■ WHAT IS REQUIRED ■
From the entries below, return only the lines starting at the one that contains "results.md, run 2" and ending at the one that contains "- Number of diodes: 0", exactly as they stand.

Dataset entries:
· · · · · · ·
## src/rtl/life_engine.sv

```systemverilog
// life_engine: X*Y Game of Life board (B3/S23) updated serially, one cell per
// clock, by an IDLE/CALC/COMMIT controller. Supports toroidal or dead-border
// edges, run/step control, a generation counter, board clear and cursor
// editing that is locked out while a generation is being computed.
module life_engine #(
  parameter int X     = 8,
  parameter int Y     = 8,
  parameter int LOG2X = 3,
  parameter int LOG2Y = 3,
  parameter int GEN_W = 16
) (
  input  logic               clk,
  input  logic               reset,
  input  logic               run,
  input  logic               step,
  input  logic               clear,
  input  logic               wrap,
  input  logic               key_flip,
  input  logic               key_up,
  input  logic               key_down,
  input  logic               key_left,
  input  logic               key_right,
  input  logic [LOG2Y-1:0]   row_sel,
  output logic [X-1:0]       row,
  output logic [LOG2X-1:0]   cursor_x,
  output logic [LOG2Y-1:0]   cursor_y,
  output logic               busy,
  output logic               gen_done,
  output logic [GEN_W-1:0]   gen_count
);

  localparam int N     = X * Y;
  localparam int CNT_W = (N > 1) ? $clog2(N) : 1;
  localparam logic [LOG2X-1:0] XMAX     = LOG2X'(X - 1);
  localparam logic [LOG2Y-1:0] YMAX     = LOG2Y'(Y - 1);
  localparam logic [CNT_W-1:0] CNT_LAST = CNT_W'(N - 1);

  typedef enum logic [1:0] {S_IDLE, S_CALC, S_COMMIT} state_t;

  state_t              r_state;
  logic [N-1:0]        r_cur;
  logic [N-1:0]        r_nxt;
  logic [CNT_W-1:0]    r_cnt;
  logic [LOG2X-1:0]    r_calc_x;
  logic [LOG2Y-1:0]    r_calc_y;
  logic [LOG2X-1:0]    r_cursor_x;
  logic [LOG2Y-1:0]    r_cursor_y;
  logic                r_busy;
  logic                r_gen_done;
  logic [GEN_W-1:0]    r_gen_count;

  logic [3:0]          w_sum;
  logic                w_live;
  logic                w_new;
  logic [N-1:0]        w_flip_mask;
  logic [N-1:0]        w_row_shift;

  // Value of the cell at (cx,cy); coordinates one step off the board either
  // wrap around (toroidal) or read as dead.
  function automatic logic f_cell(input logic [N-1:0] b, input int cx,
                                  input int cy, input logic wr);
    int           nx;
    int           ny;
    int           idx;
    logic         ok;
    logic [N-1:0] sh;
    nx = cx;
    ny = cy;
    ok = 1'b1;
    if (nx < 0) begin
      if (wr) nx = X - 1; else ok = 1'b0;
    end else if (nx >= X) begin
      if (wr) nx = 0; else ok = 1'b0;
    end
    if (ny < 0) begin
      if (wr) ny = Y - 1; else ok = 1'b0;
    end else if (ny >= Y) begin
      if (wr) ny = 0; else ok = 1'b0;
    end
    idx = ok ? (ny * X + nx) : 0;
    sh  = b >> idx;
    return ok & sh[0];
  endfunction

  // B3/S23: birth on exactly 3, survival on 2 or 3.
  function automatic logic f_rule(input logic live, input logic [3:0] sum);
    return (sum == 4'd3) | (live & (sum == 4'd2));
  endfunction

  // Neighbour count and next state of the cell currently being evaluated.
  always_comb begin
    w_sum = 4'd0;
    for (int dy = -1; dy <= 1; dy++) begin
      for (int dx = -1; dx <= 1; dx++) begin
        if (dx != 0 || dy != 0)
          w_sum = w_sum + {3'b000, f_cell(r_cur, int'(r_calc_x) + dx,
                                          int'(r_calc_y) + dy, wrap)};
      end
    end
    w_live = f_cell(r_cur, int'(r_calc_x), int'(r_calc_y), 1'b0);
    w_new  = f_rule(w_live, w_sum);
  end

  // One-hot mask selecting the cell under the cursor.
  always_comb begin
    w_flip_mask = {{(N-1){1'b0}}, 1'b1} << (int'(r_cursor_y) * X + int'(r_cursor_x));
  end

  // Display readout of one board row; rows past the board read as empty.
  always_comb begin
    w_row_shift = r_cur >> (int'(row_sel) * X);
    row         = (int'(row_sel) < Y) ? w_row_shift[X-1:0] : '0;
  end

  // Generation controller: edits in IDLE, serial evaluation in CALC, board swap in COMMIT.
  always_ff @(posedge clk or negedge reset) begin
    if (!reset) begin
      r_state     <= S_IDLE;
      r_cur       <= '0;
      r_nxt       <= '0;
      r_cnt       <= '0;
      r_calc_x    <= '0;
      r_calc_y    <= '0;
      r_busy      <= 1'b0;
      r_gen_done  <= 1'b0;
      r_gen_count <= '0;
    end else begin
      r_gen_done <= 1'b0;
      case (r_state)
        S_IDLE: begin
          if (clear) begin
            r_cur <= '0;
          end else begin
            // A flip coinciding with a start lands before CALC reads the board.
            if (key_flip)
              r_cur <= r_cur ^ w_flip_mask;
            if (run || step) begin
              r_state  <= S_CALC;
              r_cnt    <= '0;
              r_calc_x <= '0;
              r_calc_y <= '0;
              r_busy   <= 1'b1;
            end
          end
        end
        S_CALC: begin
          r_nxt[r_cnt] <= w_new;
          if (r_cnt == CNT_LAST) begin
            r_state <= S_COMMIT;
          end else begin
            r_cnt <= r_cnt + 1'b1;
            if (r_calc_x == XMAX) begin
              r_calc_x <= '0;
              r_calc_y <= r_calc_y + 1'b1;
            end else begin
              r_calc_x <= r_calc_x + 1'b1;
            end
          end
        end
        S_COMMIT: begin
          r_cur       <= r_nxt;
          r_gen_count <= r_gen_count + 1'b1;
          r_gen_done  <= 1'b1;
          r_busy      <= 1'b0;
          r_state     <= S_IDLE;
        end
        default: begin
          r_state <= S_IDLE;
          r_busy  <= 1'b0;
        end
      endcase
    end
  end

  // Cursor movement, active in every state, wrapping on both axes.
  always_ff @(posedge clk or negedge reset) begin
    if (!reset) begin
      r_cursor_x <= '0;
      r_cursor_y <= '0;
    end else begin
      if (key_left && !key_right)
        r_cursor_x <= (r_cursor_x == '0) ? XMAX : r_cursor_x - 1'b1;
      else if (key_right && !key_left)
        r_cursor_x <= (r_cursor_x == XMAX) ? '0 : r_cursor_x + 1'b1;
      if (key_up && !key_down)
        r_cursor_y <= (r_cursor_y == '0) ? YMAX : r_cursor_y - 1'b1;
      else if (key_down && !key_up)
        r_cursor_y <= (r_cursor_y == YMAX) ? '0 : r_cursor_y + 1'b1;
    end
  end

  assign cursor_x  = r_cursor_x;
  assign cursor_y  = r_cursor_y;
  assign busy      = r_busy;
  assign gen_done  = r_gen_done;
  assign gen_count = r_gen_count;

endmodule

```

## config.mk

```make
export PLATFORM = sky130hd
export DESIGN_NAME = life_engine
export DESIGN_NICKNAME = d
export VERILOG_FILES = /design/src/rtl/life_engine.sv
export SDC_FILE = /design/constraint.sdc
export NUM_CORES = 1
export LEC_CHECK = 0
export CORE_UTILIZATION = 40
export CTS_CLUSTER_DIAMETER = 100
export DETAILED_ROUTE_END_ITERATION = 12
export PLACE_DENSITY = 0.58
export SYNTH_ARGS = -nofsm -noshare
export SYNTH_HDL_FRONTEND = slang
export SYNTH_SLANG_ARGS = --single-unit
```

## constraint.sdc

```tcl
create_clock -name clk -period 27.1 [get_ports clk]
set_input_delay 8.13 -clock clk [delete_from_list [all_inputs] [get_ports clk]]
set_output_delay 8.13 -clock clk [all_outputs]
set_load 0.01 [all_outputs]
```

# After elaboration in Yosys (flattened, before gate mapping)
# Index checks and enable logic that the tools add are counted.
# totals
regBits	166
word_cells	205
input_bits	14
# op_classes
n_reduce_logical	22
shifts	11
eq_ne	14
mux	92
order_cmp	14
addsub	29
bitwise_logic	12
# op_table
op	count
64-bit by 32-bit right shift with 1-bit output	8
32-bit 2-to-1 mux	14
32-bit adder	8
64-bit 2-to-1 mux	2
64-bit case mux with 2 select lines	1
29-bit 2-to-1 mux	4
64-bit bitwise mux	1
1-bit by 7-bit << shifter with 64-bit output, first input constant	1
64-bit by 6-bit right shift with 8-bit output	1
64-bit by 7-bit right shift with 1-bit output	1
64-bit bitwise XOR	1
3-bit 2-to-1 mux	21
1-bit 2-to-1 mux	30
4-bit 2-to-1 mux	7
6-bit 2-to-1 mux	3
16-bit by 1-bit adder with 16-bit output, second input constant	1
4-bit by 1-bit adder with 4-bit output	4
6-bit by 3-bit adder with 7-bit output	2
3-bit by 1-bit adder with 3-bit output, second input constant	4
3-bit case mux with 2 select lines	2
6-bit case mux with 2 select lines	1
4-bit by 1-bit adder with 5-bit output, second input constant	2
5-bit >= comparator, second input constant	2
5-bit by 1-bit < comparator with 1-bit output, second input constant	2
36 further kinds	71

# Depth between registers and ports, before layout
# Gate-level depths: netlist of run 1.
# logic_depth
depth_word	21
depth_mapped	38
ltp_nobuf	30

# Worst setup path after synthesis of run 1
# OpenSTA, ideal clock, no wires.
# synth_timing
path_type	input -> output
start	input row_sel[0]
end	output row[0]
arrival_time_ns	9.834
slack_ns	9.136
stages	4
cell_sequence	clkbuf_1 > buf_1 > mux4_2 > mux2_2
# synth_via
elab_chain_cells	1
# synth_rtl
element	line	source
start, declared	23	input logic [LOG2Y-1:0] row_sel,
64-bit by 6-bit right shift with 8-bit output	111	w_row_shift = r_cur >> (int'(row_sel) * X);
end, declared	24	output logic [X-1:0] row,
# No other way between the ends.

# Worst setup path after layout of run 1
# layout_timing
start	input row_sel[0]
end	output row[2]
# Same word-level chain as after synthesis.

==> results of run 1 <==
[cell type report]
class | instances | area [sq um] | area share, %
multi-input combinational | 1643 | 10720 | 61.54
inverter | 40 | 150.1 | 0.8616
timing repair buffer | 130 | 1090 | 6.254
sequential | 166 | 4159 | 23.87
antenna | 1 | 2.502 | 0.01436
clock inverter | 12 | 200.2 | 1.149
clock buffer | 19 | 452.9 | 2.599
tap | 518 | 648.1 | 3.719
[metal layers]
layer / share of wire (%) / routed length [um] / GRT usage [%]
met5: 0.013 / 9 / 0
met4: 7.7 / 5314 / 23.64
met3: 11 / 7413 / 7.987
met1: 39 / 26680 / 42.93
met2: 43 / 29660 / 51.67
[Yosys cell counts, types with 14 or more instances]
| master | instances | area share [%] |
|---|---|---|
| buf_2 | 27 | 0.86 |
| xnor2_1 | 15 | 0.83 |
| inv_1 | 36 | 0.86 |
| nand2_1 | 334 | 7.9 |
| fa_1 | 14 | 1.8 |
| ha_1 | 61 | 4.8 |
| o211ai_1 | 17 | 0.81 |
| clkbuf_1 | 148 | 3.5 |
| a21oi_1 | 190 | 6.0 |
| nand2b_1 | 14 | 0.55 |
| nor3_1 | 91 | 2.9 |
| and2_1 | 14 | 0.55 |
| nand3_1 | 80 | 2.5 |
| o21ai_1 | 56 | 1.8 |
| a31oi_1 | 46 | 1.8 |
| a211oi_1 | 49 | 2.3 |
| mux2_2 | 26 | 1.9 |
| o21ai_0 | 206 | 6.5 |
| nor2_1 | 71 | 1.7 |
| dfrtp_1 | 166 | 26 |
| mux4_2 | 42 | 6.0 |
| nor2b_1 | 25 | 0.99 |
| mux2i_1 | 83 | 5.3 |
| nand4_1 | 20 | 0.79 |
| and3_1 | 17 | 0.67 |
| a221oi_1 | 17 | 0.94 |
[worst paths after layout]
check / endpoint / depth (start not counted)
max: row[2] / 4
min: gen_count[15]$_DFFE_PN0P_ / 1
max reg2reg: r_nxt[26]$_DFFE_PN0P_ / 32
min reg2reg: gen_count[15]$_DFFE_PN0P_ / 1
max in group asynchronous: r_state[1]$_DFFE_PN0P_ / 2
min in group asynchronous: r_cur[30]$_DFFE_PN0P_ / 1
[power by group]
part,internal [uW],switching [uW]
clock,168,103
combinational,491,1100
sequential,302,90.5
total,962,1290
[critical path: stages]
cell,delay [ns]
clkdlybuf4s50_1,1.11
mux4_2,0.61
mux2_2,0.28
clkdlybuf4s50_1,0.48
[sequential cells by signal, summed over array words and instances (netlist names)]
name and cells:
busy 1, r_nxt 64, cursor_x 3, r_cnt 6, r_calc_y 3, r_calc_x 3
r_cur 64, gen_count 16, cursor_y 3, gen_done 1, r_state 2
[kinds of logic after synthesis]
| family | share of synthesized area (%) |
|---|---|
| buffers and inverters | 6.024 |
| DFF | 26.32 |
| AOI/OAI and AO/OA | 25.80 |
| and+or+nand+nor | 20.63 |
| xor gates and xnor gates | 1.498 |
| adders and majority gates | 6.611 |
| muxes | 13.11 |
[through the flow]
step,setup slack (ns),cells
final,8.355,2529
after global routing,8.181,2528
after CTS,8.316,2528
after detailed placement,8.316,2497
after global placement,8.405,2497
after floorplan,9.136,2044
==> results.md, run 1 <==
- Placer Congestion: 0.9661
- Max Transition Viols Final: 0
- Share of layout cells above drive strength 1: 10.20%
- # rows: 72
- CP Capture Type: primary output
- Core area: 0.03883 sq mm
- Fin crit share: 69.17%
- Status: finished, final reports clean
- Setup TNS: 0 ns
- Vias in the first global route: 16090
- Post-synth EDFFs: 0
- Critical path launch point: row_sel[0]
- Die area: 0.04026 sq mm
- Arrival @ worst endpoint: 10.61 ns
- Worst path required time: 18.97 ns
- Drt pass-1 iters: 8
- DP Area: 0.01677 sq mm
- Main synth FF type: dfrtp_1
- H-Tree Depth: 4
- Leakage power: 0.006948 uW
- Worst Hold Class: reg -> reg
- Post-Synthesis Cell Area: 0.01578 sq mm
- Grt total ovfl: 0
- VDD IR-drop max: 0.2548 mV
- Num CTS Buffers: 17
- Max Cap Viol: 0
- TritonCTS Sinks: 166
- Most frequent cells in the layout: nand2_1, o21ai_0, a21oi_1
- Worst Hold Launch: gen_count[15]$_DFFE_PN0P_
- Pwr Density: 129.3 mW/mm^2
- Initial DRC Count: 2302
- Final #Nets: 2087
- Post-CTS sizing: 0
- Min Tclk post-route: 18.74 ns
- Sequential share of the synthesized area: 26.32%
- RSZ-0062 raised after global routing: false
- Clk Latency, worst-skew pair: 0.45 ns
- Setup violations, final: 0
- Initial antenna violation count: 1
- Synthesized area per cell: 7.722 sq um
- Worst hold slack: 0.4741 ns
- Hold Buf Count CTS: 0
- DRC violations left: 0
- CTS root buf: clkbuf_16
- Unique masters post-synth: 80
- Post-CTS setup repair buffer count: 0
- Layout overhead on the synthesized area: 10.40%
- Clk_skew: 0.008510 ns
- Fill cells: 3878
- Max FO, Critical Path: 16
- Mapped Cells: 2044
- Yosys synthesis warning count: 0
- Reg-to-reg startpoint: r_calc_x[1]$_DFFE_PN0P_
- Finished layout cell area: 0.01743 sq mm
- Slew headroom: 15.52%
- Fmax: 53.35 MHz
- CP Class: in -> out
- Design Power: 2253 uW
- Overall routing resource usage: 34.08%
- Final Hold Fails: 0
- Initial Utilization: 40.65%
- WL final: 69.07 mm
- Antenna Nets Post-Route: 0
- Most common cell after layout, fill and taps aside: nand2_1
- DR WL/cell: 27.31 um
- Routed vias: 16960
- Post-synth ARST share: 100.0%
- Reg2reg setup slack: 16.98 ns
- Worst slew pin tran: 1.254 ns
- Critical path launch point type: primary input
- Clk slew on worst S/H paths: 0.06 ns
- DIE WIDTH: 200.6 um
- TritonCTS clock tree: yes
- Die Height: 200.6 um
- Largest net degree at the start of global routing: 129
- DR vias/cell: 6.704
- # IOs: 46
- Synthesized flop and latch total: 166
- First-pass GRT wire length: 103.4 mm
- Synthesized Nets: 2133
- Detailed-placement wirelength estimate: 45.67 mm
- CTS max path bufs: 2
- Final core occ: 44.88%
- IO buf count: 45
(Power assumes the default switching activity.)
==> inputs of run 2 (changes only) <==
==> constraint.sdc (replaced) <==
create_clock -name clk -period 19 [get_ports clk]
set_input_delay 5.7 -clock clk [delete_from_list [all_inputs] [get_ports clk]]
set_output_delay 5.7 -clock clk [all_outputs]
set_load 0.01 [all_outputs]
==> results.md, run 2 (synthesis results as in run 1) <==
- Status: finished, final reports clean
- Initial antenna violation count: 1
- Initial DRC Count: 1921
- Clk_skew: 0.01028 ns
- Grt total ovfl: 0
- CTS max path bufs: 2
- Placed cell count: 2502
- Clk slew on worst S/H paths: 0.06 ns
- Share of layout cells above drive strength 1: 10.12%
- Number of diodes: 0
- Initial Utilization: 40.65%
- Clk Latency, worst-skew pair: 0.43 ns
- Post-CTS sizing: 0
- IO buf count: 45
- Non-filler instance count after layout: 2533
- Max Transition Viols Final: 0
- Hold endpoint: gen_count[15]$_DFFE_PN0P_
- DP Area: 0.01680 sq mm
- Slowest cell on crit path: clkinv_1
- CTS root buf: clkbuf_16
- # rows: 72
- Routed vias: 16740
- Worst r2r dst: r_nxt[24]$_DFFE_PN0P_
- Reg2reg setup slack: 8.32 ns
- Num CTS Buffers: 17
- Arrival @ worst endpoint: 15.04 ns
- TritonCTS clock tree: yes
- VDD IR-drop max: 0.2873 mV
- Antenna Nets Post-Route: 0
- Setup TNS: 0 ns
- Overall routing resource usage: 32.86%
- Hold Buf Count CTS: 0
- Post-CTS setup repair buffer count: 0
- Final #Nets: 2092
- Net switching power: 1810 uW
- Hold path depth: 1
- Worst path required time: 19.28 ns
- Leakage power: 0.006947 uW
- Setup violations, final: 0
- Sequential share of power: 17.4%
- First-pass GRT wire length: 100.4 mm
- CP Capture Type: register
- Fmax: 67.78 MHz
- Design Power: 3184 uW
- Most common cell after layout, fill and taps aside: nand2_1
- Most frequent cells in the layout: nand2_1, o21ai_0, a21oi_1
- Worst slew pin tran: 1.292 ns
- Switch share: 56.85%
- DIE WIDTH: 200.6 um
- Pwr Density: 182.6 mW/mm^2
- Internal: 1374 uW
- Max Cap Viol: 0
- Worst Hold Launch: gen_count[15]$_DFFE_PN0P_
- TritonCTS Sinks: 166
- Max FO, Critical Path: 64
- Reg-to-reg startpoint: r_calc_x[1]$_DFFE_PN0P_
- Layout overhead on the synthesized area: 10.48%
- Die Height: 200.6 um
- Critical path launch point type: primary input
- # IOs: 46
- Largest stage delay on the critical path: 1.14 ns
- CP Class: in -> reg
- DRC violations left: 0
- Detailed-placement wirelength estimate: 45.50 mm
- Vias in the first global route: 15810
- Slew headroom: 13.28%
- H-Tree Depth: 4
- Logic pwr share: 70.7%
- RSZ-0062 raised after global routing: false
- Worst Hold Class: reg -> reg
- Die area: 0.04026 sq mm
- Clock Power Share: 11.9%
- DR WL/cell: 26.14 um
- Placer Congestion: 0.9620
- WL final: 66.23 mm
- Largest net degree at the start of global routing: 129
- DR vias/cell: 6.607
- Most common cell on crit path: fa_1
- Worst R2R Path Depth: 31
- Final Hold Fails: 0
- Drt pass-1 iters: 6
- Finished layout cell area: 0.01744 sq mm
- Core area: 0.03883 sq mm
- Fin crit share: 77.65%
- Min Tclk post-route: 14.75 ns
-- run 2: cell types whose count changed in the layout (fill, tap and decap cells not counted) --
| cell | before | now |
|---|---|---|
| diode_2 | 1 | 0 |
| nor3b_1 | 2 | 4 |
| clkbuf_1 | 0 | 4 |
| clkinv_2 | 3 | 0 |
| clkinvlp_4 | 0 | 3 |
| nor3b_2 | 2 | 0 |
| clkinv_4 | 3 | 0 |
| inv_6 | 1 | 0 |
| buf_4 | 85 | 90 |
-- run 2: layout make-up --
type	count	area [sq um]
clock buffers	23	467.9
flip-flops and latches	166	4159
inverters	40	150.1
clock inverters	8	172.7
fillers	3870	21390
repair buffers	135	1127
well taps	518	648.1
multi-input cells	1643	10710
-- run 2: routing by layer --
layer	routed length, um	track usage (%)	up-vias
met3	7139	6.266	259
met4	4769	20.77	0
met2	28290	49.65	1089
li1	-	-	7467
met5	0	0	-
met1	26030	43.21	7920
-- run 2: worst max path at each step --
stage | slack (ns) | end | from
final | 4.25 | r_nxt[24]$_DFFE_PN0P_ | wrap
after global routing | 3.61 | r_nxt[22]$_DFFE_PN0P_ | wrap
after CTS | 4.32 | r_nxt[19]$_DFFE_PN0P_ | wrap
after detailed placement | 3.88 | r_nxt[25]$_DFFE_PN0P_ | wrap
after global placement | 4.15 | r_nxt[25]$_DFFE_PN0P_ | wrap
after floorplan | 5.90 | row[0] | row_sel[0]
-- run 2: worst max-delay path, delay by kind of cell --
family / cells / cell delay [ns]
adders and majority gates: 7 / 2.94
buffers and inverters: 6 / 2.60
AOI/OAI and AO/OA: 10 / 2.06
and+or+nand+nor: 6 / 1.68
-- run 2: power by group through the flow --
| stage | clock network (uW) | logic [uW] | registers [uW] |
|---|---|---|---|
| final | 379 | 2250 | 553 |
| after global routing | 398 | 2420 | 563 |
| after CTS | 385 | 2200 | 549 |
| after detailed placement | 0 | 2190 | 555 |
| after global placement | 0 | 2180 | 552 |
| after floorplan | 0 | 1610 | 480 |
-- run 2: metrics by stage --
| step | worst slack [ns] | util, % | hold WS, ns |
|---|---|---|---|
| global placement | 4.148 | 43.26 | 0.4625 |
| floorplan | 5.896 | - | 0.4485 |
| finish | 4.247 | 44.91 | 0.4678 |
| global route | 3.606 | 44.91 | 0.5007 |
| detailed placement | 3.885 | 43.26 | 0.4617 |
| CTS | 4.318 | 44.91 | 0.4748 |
· · · · · · ·
■ REPLY ■
==> results.md, run 2 (synthesis results as in run 1) <==
- Status: finished, final reports clean
- Initial antenna violation count: 1
- Initial DRC Count: 1921
- Clk_skew: 0.01028 ns
- Grt total ovfl: 0
- CTS max path bufs: 2
- Placed cell count: 2502
- Clk slew on worst S/H paths: 0.06 ns
- Share of layout cells above drive strength 1: 10.12%
- Number of diodes: 0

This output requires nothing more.